WHAT YOU HAVE TO DO: Each line of the listing that includes the string "CrcSpan" needs to be located and copied.

#####

`src/design/fhc_pkg.sv`:
```
package fhc_pkg;

  localparam int unsigned HeaderBytes = 17;
  localparam int unsigned CrcSpan     = 16;
  localparam int unsigned CountW      = 17;
  localparam int unsigned CfgIndexW   = 2;
  localparam int unsigned CfgDataW    = 16;

  localparam logic [7:0] CrcPoly = 8'h07;

  localparam logic [CfgIndexW-1:0] CFG_EXPECTED_MAGIC   = 2'd0;
  localparam logic [CfgIndexW-1:0] CFG_EXPECTED_VERSION = 2'd1;

  localparam logic [1:0] STATUS_OK        = 2'd0;
  localparam logic [1:0] STATUS_SHORT     = 2'd1;
  localparam logic [1:0] STATUS_PROTOCOL  = 2'd2;
  localparam logic [1:0] STATUS_CRC_ERROR = 2'd3;

  typedef struct packed {
    logic [7:0] data_byte;
    logic       last_byte;
  } in_t;

  typedef struct packed {
    logic [1:0]  status;
    logic [7:0]  frame_flags;
    logic [7:0]  stream_id;
    logic [15:0] body_len;
    logic [31:0] seq_number;
    logic [31:0] timestamp_us;
  } out_t;

  typedef struct packed {
    logic [15:0] magic;
    logic [7:0]  version;
  } cfg_t;

  function automatic logic [7:0] crc8_byte(input logic [7:0] c, input logic [7:0] b);
    logic [7:0] r;
    r = c ^ b;
    for (int k = 0; k < 8; k++) begin
      if (r[7]) begin
        r = {r[6:0], 1'b0} ^ CrcPoly;
      end else begin
        r = {r[6:0], 1'b0};
      end
    end
    return r;
  endfunction

endpackage

```
`src/design/fhc_parser.sv`:
```
module fhc_parser (
  input  logic          clk,
  input  logic          rst,
  input  logic          accept,
  input  fhc_pkg::in_t  in_data,
  input  fhc_pkg::cfg_t cfg,
  output logic          res_valid,
  output fhc_pkg::out_t res_data
);
  import fhc_pkg::*;

  localparam logic [CountW-1:0] CountMax = {CountW{1'b1}};
  localparam logic [CountW-1:0] HdrCount = CountW'(HeaderBytes);
  localparam logic [CountW-1:0] CrcCount = CountW'(CrcSpan);

  logic [CountW-1:0] byte_count, byte_count_next;
  logic [7:0]        crc_acc, crc_acc_next;
  logic [15:0]       hdr_magic, hdr_magic_next;
  logic [7:0]        hdr_version, hdr_version_next;
  logic [7:0]        hdr_flags, hdr_flags_next;
  logic [7:0]        hdr_stream, hdr_stream_next;
  logic [7:0]        hdr_reserved, hdr_reserved_next;
  logic [15:0]       hdr_length, hdr_length_next;
  logic [31:0]       hdr_seq, hdr_seq_next;
  logic [31:0]       hdr_time, hdr_time_next;
  logic [7:0]        hdr_crc, hdr_crc_next;

  logic [CountW-1:0] payload_pos;
  logic [CountW:0]   need_count;
  logic              crc_en;
  logic [1:0]        status;
  logic [7:0]        b;

  assign b = in_data.data_byte;

  always_comb begin
    hdr_magic_next    = hdr_magic;
    hdr_version_next  = hdr_version;
    hdr_flags_next    = hdr_flags;
    hdr_stream_next   = hdr_stream;
    hdr_reserved_next = hdr_reserved;
    hdr_length_next   = hdr_length;
    hdr_seq_next      = hdr_seq;
    hdr_time_next     = hdr_time;
    hdr_crc_next      = hdr_crc;
    if (byte_count < HdrCount) begin
      case (byte_count[4:0])
        5'd0:    hdr_magic_next[7:0]   = b;
        5'd1:    hdr_magic_next[15:8]  = b;
        5'd2:    hdr_version_next      = b;
        5'd3:    hdr_flags_next        = b;
        5'd4:    hdr_stream_next       = b;
        5'd5:    hdr_reserved_next     = b;
        5'd6:    hdr_length_next[7:0]  = b;
        5'd7:    hdr_length_next[15:8] = b;
        5'd8:    hdr_seq_next[7:0]     = b;
        5'd9:    hdr_seq_next[15:8]    = b;
        5'd10:   hdr_seq_next[23:16]   = b;
        5'd11:   hdr_seq_next[31:24]   = b;
        5'd12:   hdr_time_next[7:0]    = b;
        5'd13:   hdr_time_next[15:8]   = b;
        5'd14:   hdr_time_next[23:16]  = b;
        5'd15:   hdr_time_next[31:24]  = b;
        5'd16:   hdr_crc_next          = b;
        default: ;
      endcase
    end

    payload_pos = byte_count - HdrCount;
    crc_en = (byte_count < CrcCount) ||
             ((byte_count >= HdrCount) && (payload_pos < {1'b0, hdr_length}));
    crc_acc_next = crc_en ? crc8_byte(crc_acc, b) : crc_acc;
    byte_count_next = (byte_count == CountMax) ? byte_count : byte_count + 1'b1;

    need_count = {1'b0, HdrCount} + {2'b00, hdr_length_next};
    if (byte_count_next < HdrCount) begin
      status = STATUS_SHORT;
    end else if (hdr_magic_next != cfg.magic || hdr_version_next != cfg.version ||
                 hdr_reserved_next != 8'd0) begin
      status = STATUS_PROTOCOL;
    end else if ({1'b0, byte_count_next} < need_count) begin
      status = STATUS_PROTOCOL;
    end else if (hdr_crc_next != crc_acc_next) begin
      status = STATUS_CRC_ERROR;
    end else begin
      status = STATUS_OK;
    end

    res_valid = accept && in_data.last_byte;
    res_data  = '0;
    res_data.status = status;
    if (status == STATUS_OK) begin
      res_data.frame_flags  = hdr_flags_next;
      res_data.stream_id    = hdr_stream_next;
      res_data.body_len     = hdr_length_next;
      res_data.seq_number   = hdr_seq_next;
      res_data.timestamp_us = hdr_time_next;
    end
  end

  always_ff @(posedge clk) begin
    if (rst || (accept && in_data.last_byte)) begin
      byte_count   <= '0;
      crc_acc      <= '0;
      hdr_magic    <= '0;
      hdr_version  <= '0;
      hdr_flags    <= '0;
      hdr_stream   <= '0;
      hdr_reserved <= '0;
      hdr_length   <= '0;
      hdr_seq      <= '0;
      hdr_time     <= '0;
      hdr_crc      <= '0;
    end else if (accept) begin
      byte_count   <= byte_count_next;
      crc_acc      <= crc_acc_next;
      hdr_magic    <= hdr_magic_next;
      hdr_version  <= hdr_version_next;
      hdr_flags    <= hdr_flags_next;
      hdr_stream   <= hdr_stream_next;
      hdr_reserved <= hdr_reserved_next;
      hdr_length   <= hdr_length_next;
      hdr_seq      <= hdr_seq_next;
      hdr_time     <= hdr_time_next;
      hdr_crc      <= hdr_crc_next;
    end
  end

endmodule

```
`src/design/fhc_skid.sv`:
```
module fhc_skid (
  input  logic          clk,
  input  logic          rst,
  input  logic          push,
  input  fhc_pkg::out_t push_data,
  output logic          space,
  output logic          out_valid,
  input  logic          out_ready,
  output fhc_pkg::out_t out_data
);
  import fhc_pkg::*;

  logic skid_valid;
  out_t skid_data;

  assign space = !skid_valid;

  always_ff @(posedge clk) begin
    if (rst) begin
      out_valid  <= 1'b0;
      skid_valid <= 1'b0;
    end else if (out_ready || !out_valid) begin
      if (skid_valid) begin
        out_valid  <= 1'b1;
        skid_valid <= 1'b0;
      end else begin
        out_valid <= push;
      end
    end else if (push) begin
      skid_valid <= 1'b1;
    end
  end

  always_ff @(posedge clk) begin
    if (out_ready || !out_valid) begin
      if (skid_valid) begin
        out_data <= skid_data;
      end else if (push) begin
        out_data <= push_data;
      end
    end else if (push) begin
      skid_data <= push_data;
    end
  end

endmodule

```
`src/design/frame_header_check_crc8.sv`:
```
// channel | direction | handshake             | payload
// input   | in        | in_valid / in_ready   | in_data  (data_byte, last_byte)
// output  | out       | out_valid / out_ready | out_data (status and header fields)
// config  | in        | cfg_we                | cfg_index, cfg_data
// One byte is taken per cycle while in_ready is high; header capture and the CRC-8
// update finish in that cycle. A result is registered in out_data, or skid_data if stalled.
// A two-entry output buffer holds results; in_ready drops only while both entries are full.
// Synchronous reset clears frame state, buffer valid flags and configuration to zero.
module frame_header_check_crc8 (
  input  logic                             clk,
  input  logic                             rst,
  input  logic                             in_valid,
  output logic                             in_ready,
  input  fhc_pkg::in_t                     in_data,
  output logic                             out_valid,
  input  logic                             out_ready,
  output fhc_pkg::out_t                    out_data,
  input  logic                             cfg_we,
  input  logic [fhc_pkg::CfgIndexW-1:0]    cfg_index,
  input  logic [fhc_pkg::CfgDataW-1:0]     cfg_data
);
  import fhc_pkg::*;

  cfg_t cfg;
  logic accept;
  logic res_valid;
  out_t res_data;
  logic space;

  assign in_ready = space;
  assign accept   = in_valid && space;

  always_ff @(posedge clk) begin
    if (rst) begin
      cfg <= '0;
    end else if (cfg_we) begin
      case (cfg_index)
        CFG_EXPECTED_MAGIC:   cfg.magic   <= cfg_data;
        CFG_EXPECTED_VERSION: cfg.version <= cfg_data[7:0];
        default: ;
      endcase
    end
  end

  fhc_parser u_parser (
    .clk       (clk),
    .rst       (rst),
    .accept    (accept),
    .in_data   (in_data),
    .cfg       (cfg),
    .res_valid (res_valid),
    .res_data  (res_data)
  );

  fhc_skid u_skid (
    .clk       (clk),
    .rst       (rst),
    .push      (res_valid),
    .push_data (res_data),
    .space     (space),
    .out_valid (out_valid),
    .out_ready (out_ready),
    .out_data  (out_data)
  );

endmodule
```
==> src/vpe_alu.sv <==
// ----------------------------------------------------------------------------
// vpe_alu
// lane-wise byte arithmetic: xor, add, sub and logical shifts
// ----------------------------------------------------------------------------
module vpe_alu #(
  parameter int VECTOR_LENGTH = vpe_pkg::VECTOR_LENGTH_DEF
) (
  input  vpe_pkg::alu_ctrl_t ctrl_i,
  input  logic [63:0]        a_i,
  input  logic [63:0]        b_i,
  output logic [63:0]        res_o
);

  // one independent byte per lane, inactive lanes read as zero
  always_comb begin
    logic [7:0] x;
    logic [7:0] y;
    logic [7:0] z;
    res_o = '0;
    for (int i = 0; i < vpe_pkg::MAX_LANES; i++) begin
      x = a_i[i*vpe_pkg::ELEM_BITS +: vpe_pkg::ELEM_BITS];
      y = ctrl_i.use_imm ? ctrl_i.imm : b_i[i*vpe_pkg::ELEM_BITS +: vpe_pkg::ELEM_BITS];
      case (ctrl_i.op)
        vpe_pkg::ALU_XOR: z = x ^ y;
        vpe_pkg::ALU_ADD: z = x + y;
        vpe_pkg::ALU_SUB: z = x - y;
        vpe_pkg::ALU_SHR: z = (ctrl_i.imm[7:3] != '0) ? 8'd0 : (x >> ctrl_i.imm[2:0]);
        vpe_pkg::ALU_SHL: z = (ctrl_i.imm[7:3] != '0) ? 8'd0 : (x << ctrl_i.imm[2:0]);
        default:          z = 8'd0;
      endcase
      if (i < VECTOR_LENGTH) res_o[i*vpe_pkg::ELEM_BITS +: vpe_pkg::ELEM_BITS] = z;
    end
  end

endmodule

#####

EXPECTED ANSWER:
  localparam int unsigned CrcSpan     = 16;
  localparam logic [CountW-1:0] CrcCount = CountW'(CrcSpan);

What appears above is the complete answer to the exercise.